◆ **Items listed in a dataset**:
►

<file path="src/rtl/program_loader.sv">
// program_loader: writes a framed byte stream (sync byte, 4-byte little-endian length, payload) into program memory from address 0.
// Define PROGRAM_LOADER_CHECKSUM_EN to require a trailing modulo-256 payload checksum byte.
module program_loader #(
  parameter int         XLEN_WIDTH = 32,
  parameter int         MEM_BYTES  = 1024,
  parameter logic [7:0] SYNC_BYTE  = 8'h55
) (
  input  logic                  clk,
  input  logic                  reset,
  input  logic                  rx_valid,
  input  logic [7:0]            rx_data,
  output logic                  write_enable,
  output logic [XLEN_WIDTH-1:0] write_address,
  output logic [7:0]            write_data,
  output logic                  busy,
  output logic                  done,
  output logic                  error,
  output logic [2:0]            o_state
);

  localparam logic [2:0] S_IDLE = 3'd0;
  localparam logic [2:0] S_LEN  = 3'd1;
  localparam logic [2:0] S_DATA = 3'd2;
  localparam logic [2:0] S_CHK  = 3'd3;
  localparam logic [2:0] S_DONE = 3'd4;
  localparam logic [2:0] S_ERR  = 3'd5;

  localparam logic [31:0] LP_MEM_BYTES = 32'(MEM_BYTES);

  // rx_valid is a one-cycle strobe with no backpressure: a byte is consumed in
  // exactly the cycle rx_valid is high, and the loader can never stall it.

  logic [2:0]  r_state;
  logic [2:0]  w_next;
  logic [31:0] r_len;
  logic [1:0]  r_len_cnt;
  logic [31:0] r_cnt;
  logic [31:0] w_len_full;
  logic        w_sync;
  logic        w_restart;
  logic        w_write;

  assign w_sync     = rx_valid && (rx_data == SYNC_BYTE);
  assign w_restart  = w_sync && ((r_state == S_IDLE) || (r_state == S_DONE) || (r_state == S_ERR));
  assign w_len_full = {rx_data, r_len[31:8]};
  // The counter never passes len, so the address stays below MEM_BYTES.
  assign w_write    = (r_state == S_DATA) && rx_valid && (r_cnt != r_len);
  assign o_state    = r_state;

`ifdef PROGRAM_LOADER_CHECKSUM_EN
  logic [7:0] r_sum;
  logic       w_last;

  assign w_last = w_write && ((r_cnt + 32'd1) == r_len);

  always_ff @(posedge clk or posedge reset) begin
    if (reset) begin
      r_sum <= 8'd0;
    end else if (w_restart) begin
      r_sum <= 8'd0;
    end else if (w_write) begin
      r_sum <= r_sum + rx_data;
    end
  end
`endif

  always_comb begin
    w_next = r_state;
    case (r_state)
      S_IDLE, S_DONE, S_ERR: begin
        if (w_sync) w_next = S_LEN;
      end
      S_LEN: begin
        if (rx_valid && (r_len_cnt == 2'd3)) begin
          if (w_len_full == 32'd0) begin
`ifdef PROGRAM_LOADER_CHECKSUM_EN
            w_next = S_CHK;
`else
            w_next = S_DONE;
`endif
          end else if (w_len_full > LP_MEM_BYTES) begin
            w_next = S_ERR;
          end else begin
            w_next = S_DATA;
          end
        end
      end
      S_DATA: begin
`ifdef PROGRAM_LOADER_CHECKSUM_EN
        // Leave on the last byte so a back-to-back checksum byte is not lost.
        if (w_last) w_next = S_CHK;
`else
        // Stay one extra cycle so busy covers the final write strobe.
        if (r_cnt == r_len) w_next = S_DONE;
`endif
      end
      S_CHK: begin
`ifdef PROGRAM_LOADER_CHECKSUM_EN
        if (rx_valid) w_next = (rx_data == r_sum) ? S_DONE : S_ERR;
`else
        w_next = S_IDLE;
`endif
      end
      default: w_next = S_IDLE;
    endcase
  end

  always_ff @(posedge clk or posedge reset) begin
    if (reset) begin
      r_state       <= S_IDLE;
      r_len         <= 32'd0;
      r_len_cnt     <= 2'd0;
      r_cnt         <= 32'd0;
      write_enable  <= 1'b0;
      write_address <= '0;
      write_data    <= 8'd0;
      busy          <= 1'b0;
      done          <= 1'b0;
      error         <= 1'b0;
    end else begin
      r_state      <= w_next;
      busy         <= (w_next == S_LEN) || (w_next == S_DATA) || (w_next == S_CHK);
      done         <= (w_next == S_DONE);
      error        <= (w_next == S_ERR);
      write_enable <= w_write;
      if (w_write) begin
        write_address <= XLEN_WIDTH'(r_cnt);
        write_data    <= rx_data;
      end
      if (w_restart) begin
        r_len     <= 32'd0;
        r_len_cnt <= 2'd0;
        r_cnt     <= 32'd0;
      end else begin
        if ((r_state == S_LEN) && rx_valid) begin
          r_len     <= w_len_full;
          r_len_cnt <= r_len_cnt + 2'd1;
        end
        if (w_write) r_cnt <= r_cnt + 32'd1;
      end
    end
  end

endmodule

</file>
<file path="config.mk">
export PLATFORM = sky130hd
export DESIGN_NAME = program_loader
export DESIGN_NICKNAME = d
export VERILOG_FILES = /design/src/rtl/program_loader.sv
export SDC_FILE = /design/constraint.sdc
export NUM_CORES = 1
export LEC_CHECK = 0
export CORE_AREA = 2 2 136 138
export DETAILED_ROUTE_END_ITERATION = 6
export DIE_AREA = 0 0 138 140
export GPL_TIMING_DRIVEN = 0
export SYNTH_ARGS = -nofsm -noshare
export SYNTH_HDL_FRONTEND = slang
export SYNTH_SLANG_ARGS = --single-unit
</file>
<file path="constraint.sdc">
create_clock -name clk -period 3.5 [get_ports clk]
set_input_delay 0.7 -clock clk [delete_from_list [all_inputs] [get_ports clk]]
set_output_delay 0.7 -clock clk [all_outputs]
set_load 0.1 [all_outputs]
</file>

◄

Return each entry without altering a single word.

<file path="src/rtl/program_loader.sv">
// program_loader: writes a framed byte stream (sync byte, 4-byte little-endian length, payload) into program memory from address 0.
// Define PROGRAM_LOADER_CHECKSUM_EN to require a trailing modulo-256 payload checksum byte.
module program_loader #(
  parameter int         XLEN_WIDTH = 32,
  parameter int         MEM_BYTES  = 1024,
  parameter logic [7:0] SYNC_BYTE  = 8'h55
) (
  input  logic                  clk,
  input  logic                  reset,
  input  logic                  rx_valid,
  input  logic [7:0]            rx_data,
  output logic                  write_enable,
  output logic [XLEN_WIDTH-1:0] write_address,
  output logic [7:0]            write_data,
  output logic                  busy,
  output logic                  done,
  output logic                  error,
  output logic [2:0]            o_state
);

  localparam logic [2:0] S_IDLE = 3'd0;
  localparam logic [2:0] S_LEN  = 3'd1;
  localparam logic [2:0] S_DATA = 3'd2;
  localparam logic [2:0] S_CHK  = 3'd3;
  localparam logic [2:0] S_DONE = 3'd4;
  localparam logic [2:0] S_ERR  = 3'd5;

  localparam logic [31:0] LP_MEM_BYTES = 32'(MEM_BYTES);

  // rx_valid is a one-cycle strobe with no backpressure: a byte is consumed in
  // exactly the cycle rx_valid is high, and the loader can never stall it.

  logic [2:0]  r_state;
  logic [2:0]  w_next;
  logic [31:0] r_len;
  logic [1:0]  r_len_cnt;
  logic [31:0] r_cnt;
  logic [31:0] w_len_full;
  logic        w_sync;
  logic        w_restart;
  logic        w_write;

  assign w_sync     = rx_valid && (rx_data == SYNC_BYTE);
  assign w_restart  = w_sync && ((r_state == S_IDLE) || (r_state == S_DONE) || (r_state == S_ERR));
  assign w_len_full = {rx_data, r_len[31:8]};
  // The counter never passes len, so the address stays below MEM_BYTES.
  assign w_write    = (r_state == S_DATA) && rx_valid && (r_cnt != r_len);
  assign o_state    = r_state;

`ifdef PROGRAM_LOADER_CHECKSUM_EN
  logic [7:0] r_sum;
  logic       w_last;

  assign w_last = w_write && ((r_cnt + 32'd1) == r_len);

  always_ff @(posedge clk or posedge reset) begin
    if (reset) begin
      r_sum <= 8'd0;
    end else if (w_restart) begin
      r_sum <= 8'd0;
    end else if (w_write) begin
      r_sum <= r_sum + rx_data;
    end
  end
`endif

  always_comb begin
    w_next = r_state;
    case (r_state)
      S_IDLE, S_DONE, S_ERR: begin
        if (w_sync) w_next = S_LEN;
      end
      S_LEN: begin
        if (rx_valid && (r_len_cnt == 2'd3)) begin
          if (w_len_full == 32'd0) begin
`ifdef PROGRAM_LOADER_CHECKSUM_EN
            w_next = S_CHK;
`else
            w_next = S_DONE;
`endif
          end else if (w_len_full > LP_MEM_BYTES) begin
            w_next = S_ERR;
          end else begin
            w_next = S_DATA;
          end
        end
      end
      S_DATA: begin
`ifdef PROGRAM_LOADER_CHECKSUM_EN
        // Leave on the last byte so a back-to-back checksum byte is not lost.
        if (w_last) w_next = S_CHK;
`else
        // Stay one extra cycle so busy covers the final write strobe.
        if (r_cnt == r_len) w_next = S_DONE;
`endif
      end
      S_CHK: begin
`ifdef PROGRAM_LOADER_CHECKSUM_EN
        if (rx_valid) w_next = (rx_data == r_sum) ? S_DONE : S_ERR;
`else
        w_next = S_IDLE;
`endif
      end
      default: w_next = S_IDLE;
    endcase
  end

  always_ff @(posedge clk or posedge reset) begin
    if (reset) begin
      r_state       <= S_IDLE;
      r_len         <= 32'd0;
      r_len_cnt     <= 2'd0;
      r_cnt         <= 32'd0;
      write_enable  <= 1'b0;
      write_address <= '0;
      write_data    <= 8'd0;
      busy          <= 1'b0;
      done          <= 1'b0;
      error         <= 1'b0;
    end else begin
      r_state      <= w_next;
      busy         <= (w_next == S_LEN) || (w_next == S_DATA) || (w_next == S_CHK);
      done         <= (w_next == S_DONE);
      error        <= (w_next == S_ERR);
      write_enable <= w_write;
      if (w_write) begin
        write_address <= XLEN_WIDTH'(r_cnt);
        write_data    <= rx_data;
      end
      if (w_restart) begin
        r_len     <= 32'd0;
        r_len_cnt <= 2'd0;
        r_cnt     <= 32'd0;
      end else begin
        if ((r_state == S_LEN) && rx_valid) begin
          r_len     <= w_len_full;
          r_len_cnt <= r_len_cnt + 2'd1;
        end
        if (w_write) r_cnt <= r_cnt + 32'd1;
      end
    end
  end

endmodule

</file>
<file path="config.mk">
export PLATFORM = sky130hd
export DESIGN_NAME = program_loader
export DESIGN_NICKNAME = d
export VERILOG_FILES = /design/src/rtl/program_loader.sv
export SDC_FILE = /design/constraint.sdc
export NUM_CORES = 1
export LEC_CHECK = 0
export CORE_AREA = 2 2 136 138
export DETAILED_ROUTE_END_ITERATION = 6
export DIE_AREA = 0 0 138 140
export GPL_TIMING_DRIVEN = 0
export SYNTH_ARGS = -nofsm -noshare
export SYNTH_HDL_FRONTEND = slang
export SYNTH_SLANG_ARGS = --single-unit
</file>
<file path="constraint.sdc">
create_clock -name clk -period 3.5 [get_ports clk]
set_input_delay 0.7 -clock clk [delete_from_list [all_inputs] [get_ports clk]]
set_output_delay 0.7 -clock clk [all_outputs]
set_load 0.1 [all_outputs]
</file>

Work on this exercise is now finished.